Contemplation
/Romanticism was an intellectual and artistic movement, which originated in Europe around the end of the 18th Century and peaked between 1800-50. In simplest terms, Romanticism was an effort to balance individualism and emotion against reverence of nature and therefore God. With respect to landscapes, one of the leading painters in the movement was Caspar David Friedrich (1774-1840).
Some Romantic landscapists would use fierce scenes of natural disasters to evoke an individual's emotions, while others, like Friedrich, preferred the naturalistic approach. As illustrated (quiet literally) below in his masterpiece Wanderer Above a Sea of Mist, he preferred to paint landscapes where the reverent, pious man contemplated nature and his small place in it. The man below, whose back is to the viewer, stands atop a mountain ruminating on God's creation. The man, who can travel no further up this mountain, is meant to remind us there is only so much one can achieve in the physical world -- the real challenge lies in the journey to the next.

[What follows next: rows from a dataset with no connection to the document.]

--- config.mk ---
export PLATFORM = sky130hd
export DESIGN_NAME = asc_sequencer
export DESIGN_NICKNAME = d
export VERILOG_FILES = /design/src/rtl/asc_sequencer.v /design/src/rtl/asc_slot_mem.v
export VERILOG_INCLUDE_DIRS = /design/src /design/src/rtl
export SDC_FILE = /design/constraint.sdc
export NUM_CORES = 1
export LEC_CHECK = 0
export BUFFER_PORTS_ARGS = -buffer_cell sky130_fd_sc_hd__buf_2
export CAP_MARGIN = 30
export CORE_UTILIZATION = 45
export DETAILED_ROUTE_END_ITERATION = 8
export GPL_TIMING_DRIVEN = 0
export PLACE_DENSITY = 0.73
export SKIP_LAST_GASP = 1
export SYNTH_ARGS = -nofsm -noshare
export SYNTH_HDL_FRONTEND = slang
export SYNTH_SLANG_ARGS = --single-unit
--- constraint.sdc ---
create_clock -name clk -period 1.83 [get_ports clk]
set_input_delay 0.183 -clock clk [delete_from_list [all_inputs] [get_ports clk]]
set_output_delay 0.183 -clock clk [all_outputs]
set_load 0.01 [all_outputs]
--- src/rtl/asc_defines.vh ---
`ifndef ASC_DEFINES_VH
`define ASC_DEFINES_VH
// ----------------------------------------
// Register byte addresses
// ----------------------------------------
`define ASC_OFF_MODE    8'h00
`define ASC_OFF_STATUS  8'h04
`define ASC_OFF_MASK    8'h08
`define ASC_OFF_SLOT0   8'h10
`define ASC_OFF_SLOT1   8'h14
`define ASC_OFF_SLOT2   8'h18
`define ASC_OFF_SLOT3   8'h1c
`define ASC_OFF_EDGE    8'h20
`define ASC_OFF_STATE   8'h24
// ----------------------------------------
// Mode register fields and reset values
// ----------------------------------------
`define ASC_MODE_SCAN_BIT  0
`define ASC_MODE_SEL_LSB   1
`define ASC_MODE_GROUP_BIT 3
`define ASC_MODE_FR_BIT    4
`define ASC_MODE_RESET     8'h00
`define ASC_MASK_RESET     1'b1
// ----------------------------------------
// Timing
// ----------------------------------------
`define ASC_SAMPLE_CYCLES  4'h4
`endif

--- src/rtl/asc_sequencer.v ---
// The register addresses and the APB slave port were chosen for this implementation.
`timescale 1ns/100ps
`include "asc_defines.vh"
module asc_sequencer
#(
  parameter RES_W = 8
)
(
  // ----------------------------------------
  // Clock, reset and stop
  // ----------------------------------------
  input  wire             clk,
  input  wire             reset_n,
  input  wire             hwStop,
  // ----------------------------------------
  // Register bus
  // ----------------------------------------
  input  wire             psel,
  input  wire             penable,
  input  wire             pwrite,
  input  wire [7:0]       paddr,
  input  wire [31:0]      pwdata,
  output wire             pready,
  output reg  [31:0]      prdata,
  output wire             pslverr,
  // ----------------------------------------
  // Analog side
  // ----------------------------------------
  input  wire             referenceEnableInput,
  input  wire [7:4]       ainDigital,
  output reg  [2:0]       ainSelect,
  output reg              sampleHold,
  output reg  [RES_W-1:0] dacTrial,
  input  wire             cmpHigh,
  // ----------------------------------------
  // Interrupt
  // ----------------------------------------
  output wire             adcDoneIrq
);
  // ----------------------------------------
  // States
  // ----------------------------------------
  localparam ST_IDLE   = 2'b00;
  localparam ST_SAMPLE = 2'b01;
  localparam ST_CONV   = 2'b10;
  localparam ST_STORE  = 2'b11;

  reg  [1:0]       state;
  reg  [7:0]       adcChannelMode;
  reg              adcIrqMask;
  reg              adcDoneRequestFlag;
  reg  [7:4]       edgeFlag;
  reg  [1:0]       slotPtr;
  reg  [3:0]       phaseCnt;
  reg  [RES_W-1:0] sar;
  reg  [RES_W-1:0] bitMask;
  reg              refSync1;
  reg              refSync2;
  reg  [7:4]       ainSync1;
  reg  [7:4]       ainSync2;
  reg  [7:4]       ainPrev;
  wire [RES_W-1:0] slotRdData;
  wire             wrAccess;
  wire             rdAccess;
  wire             modeWrite;
  wire             storeNow;
  wire [RES_W-1:0] trial;
  wire [7:4]       fallEdge;

  // Register decode, shared by writes, clears and the read mux
  function hitReg;
    input [7:0] addr;
    input [7:0] offset;
    begin
      hitReg = (addr == offset);
    end
  endfunction

  assign pready   = 1'b1;
  assign pslverr  = 1'b0;
  assign wrAccess = psel & penable & pwrite;
  assign rdAccess = psel & penable & ~pwrite;
  assign modeWrite = wrAccess && hitReg(paddr, `ASC_OFF_MODE);
  assign storeNow = (state == ST_STORE);
  assign trial    = sar | bitMask;
  assign fallEdge = ainPrev & ~ainSync2;
  assign adcDoneIrq = adcDoneRequestFlag & ~adcIrqMask;

  // Input index for a given slot
  function [2:0] pickInput;
    input [7:0] mode;
    input [1:0] slot;
    begin
      if (mode[`ASC_MODE_SCAN_BIT])
      begin
        pickInput = {mode[`ASC_MODE_GROUP_BIT], slot};
      end
      else
      begin
        pickInput = mode[`ASC_MODE_SEL_LSB+2:`ASC_MODE_SEL_LSB];
      end
    end
  endfunction

  // ----------------------------------------
  // Synchronisers
  // ----------------------------------------
  always @(posedge clk or negedge reset_n)
  begin
    if (!reset_n)
    begin
      refSync1 <= 1'b0;
      refSync2 <= 1'b0;
      ainSync1 <= 4'h0;
      ainSync2 <= 4'h0;
      ainPrev  <= 4'h0;
    end
    else
    begin
      refSync1 <= referenceEnableInput;
      refSync2 <= refSync1;
      ainSync1 <= ainDigital;
      ainSync2 <= ainSync1;
      ainPrev  <= ainSync2;
    end
  end

  // ----------------------------------------
  // Result slots
  // ----------------------------------------
  // Halted slots are not scrubbed; their contents are simply stale
  asc_slot_mem #(.DATA_W(RES_W), .ADDR_W(2)) slots
  (
    .clk    (clk),
    .wrEn   (storeNow),
    .wrAddr (slotPtr),
    .wrData (sar),
    .rdAddr (paddr[3:2]),
    .rdData (slotRdData)
  );

  // ----------------------------------------
  // Conversion sequencer
  // ----------------------------------------
  always @(posedge clk or negedge reset_n)
  begin
    if (!reset_n)
    begin
      state      <= ST_IDLE;
      slotPtr    <= 2'b00;
      phaseCnt   <= 4'h0;
      sar        <= {RES_W{1'b0}};
      bitMask    <= {RES_W{1'b0}};
      ainSelect  <= 3'b000;
      sampleHold <= 1'b0;
      dacTrial   <= {RES_W{1'b0}};
    end
    else if (!refSync2 || modeWrite || hwStop)
    begin
      // Restart from slot 0 in the current mode
      state      <= ST_IDLE;
      slotPtr    <= 2'b00;
      sampleHold <= 1'b0;
    end
    else
    begin
      case (state)
        ST_IDLE:
        begin
          ainSelect  <= pickInput(adcChannelMode, slotPtr);
          sampleHold <= 1'b1;
          phaseCnt   <= `ASC_SAMPLE_CYCLES;
          state      <= ST_SAMPLE;
        end
        ST_SAMPLE:
        begin
          if (phaseCnt == 4'h1)
          begin
            sampleHold <= 1'b0;
            sar        <= {RES_W{1'b0}};
            bitMask    <= {1'b1, {(RES_W-1){1'b0}}};
            dacTrial   <= {1'b1, {(RES_W-1){1'b0}}};
            state      <= ST_CONV;
          end
          phaseCnt <= phaseCnt - 4'h1;
        end
        ST_CONV:
        begin
          // Successive approximation, one bit per cycle
          if (cmpHigh)
            sar <= trial;
          bitMask  <= bitMask >> 1;
          dacTrial <= (cmpHigh ? trial : sar) | (bitMask >> 1);
          if (bitMask[0])
            state <= ST_STORE;
        end
        default:
        begin
          slotPtr <= slotPtr + 2'b01;
          state   <= ST_IDLE;
        end
      endcase
    end
  end

  // ----------------------------------------
  // Channel mode register
  // ----------------------------------------
  always @(posedge clk or negedge reset_n)
  begin
    if (!reset_n)
      adcChannelMode <= `ASC_MODE_RESET;
    else if (hwStop)
      adcChannelMode <= `ASC_MODE_RESET;
    else if (modeWrite)
      adcChannelMode <= {3'b000, pwdata[4:0]};
  end

  // ----------------------------------------
  // Interrupt mask
  // ----------------------------------------
  always @(posedge clk or negedge reset_n)
  begin
    if (!reset_n)
      adcIrqMask <= `ASC_MASK_RESET;
    else if (hwStop)
      adcIrqMask <= `ASC_MASK_RESET;
    else if (wrAccess && hitReg(paddr, `ASC_OFF_MASK))
      adcIrqMask <= pwdata[0];
  end

  // ----------------------------------------
  // Converter-done flag
  // ----------------------------------------
  // Set wins over write-one-to-clear, so no round is lost
  always @(posedge clk or negedge reset_n)
  begin
    if (!reset_n)
      adcDoneRequestFlag <= 1'b0;
    else if (storeNow && slotPtr == 2'b11)
      adcDoneRequestFlag <= 1'b1;
    else if (wrAccess && hitReg(paddr, `ASC_OFF_STATUS) && pwdata[0])
      adcDoneRequestFlag <= 1'b0;
  end

  // ----------------------------------------
  // Edge test flags
  // ----------------------------------------
  // Run regardless of reference; a read clears them, a new edge wins
  always @(posedge clk or negedge reset_n)
  begin
    if (!reset_n)
      edgeFlag <= 4'h0;
    else if (rdAccess && hitReg(paddr, `ASC_OFF_EDGE))
      edgeFlag <= fallEdge;
    else
      edgeFlag <= edgeFlag | fallEdge;
  end

  // ----------------------------------------
  // APB read mux
  // ----------------------------------------
  always @*
  begin
    if (hitReg(paddr, `ASC_OFF_MODE))
    begin
      prdata = {24'h000000, adcChannelMode};
    end
    else if (hitReg(paddr, `ASC_OFF_STATUS))
    begin
      prdata = {31'h00000000, adcDoneRequestFlag};
    end
    else if (hitReg(paddr, `ASC_OFF_MASK))
    begin
      prdata = {31'h00000000, adcIrqMask};
    end
    else if (paddr[7:4] == 4'h1)
    begin
      prdata = {24'h000000, slotRdData};
    end
    else if (hitReg(paddr, `ASC_OFF_EDGE))
    begin
      prdata = {28'h0000000, edgeFlag};
    end
    else if (hitReg(paddr, `ASC_OFF_STATE))
    begin
      prdata = {27'h0000000, refSync2, slotPtr, state};
    end
    else
    begin
      prdata = 32'h00000000;
    end
  end
endmodule // asc_sequencer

All art is, obviously, subject to the interpretation of the viewer. This particular interpretation is based on, among other things, the work of one of Friedrich's students, Carl Gustav Carus. In Letters on Landscape Painting, published a few years after the Wanderer was drawn, he wrote "Stand on the peak of a mountain, contemplate the long range of hills ... and all the other glories offered to your view, and what feeling seizes you? It is a quiet prayer, you lose yourself in boundless space, your self disappears, you are nothing. God is everything."
Ruckenfigur
The Rückenfigur, or figure seen from behind, is a subject of painting, graphic art, photography and film. In it, a person is seen from behind in the foreground of the image, contemplating the view before them, and is a means by which the viewer can identify with the image-looking figure and then recreate the space to be conveyed.
Note - I have tried to piece together the eytmology of this word and the best I have come up with is it is German for back figure or man. And, according to a few free online German to English translators the English word for ruckenfigur is ruckenfigur, which sadly, is not in the any of the online references I use.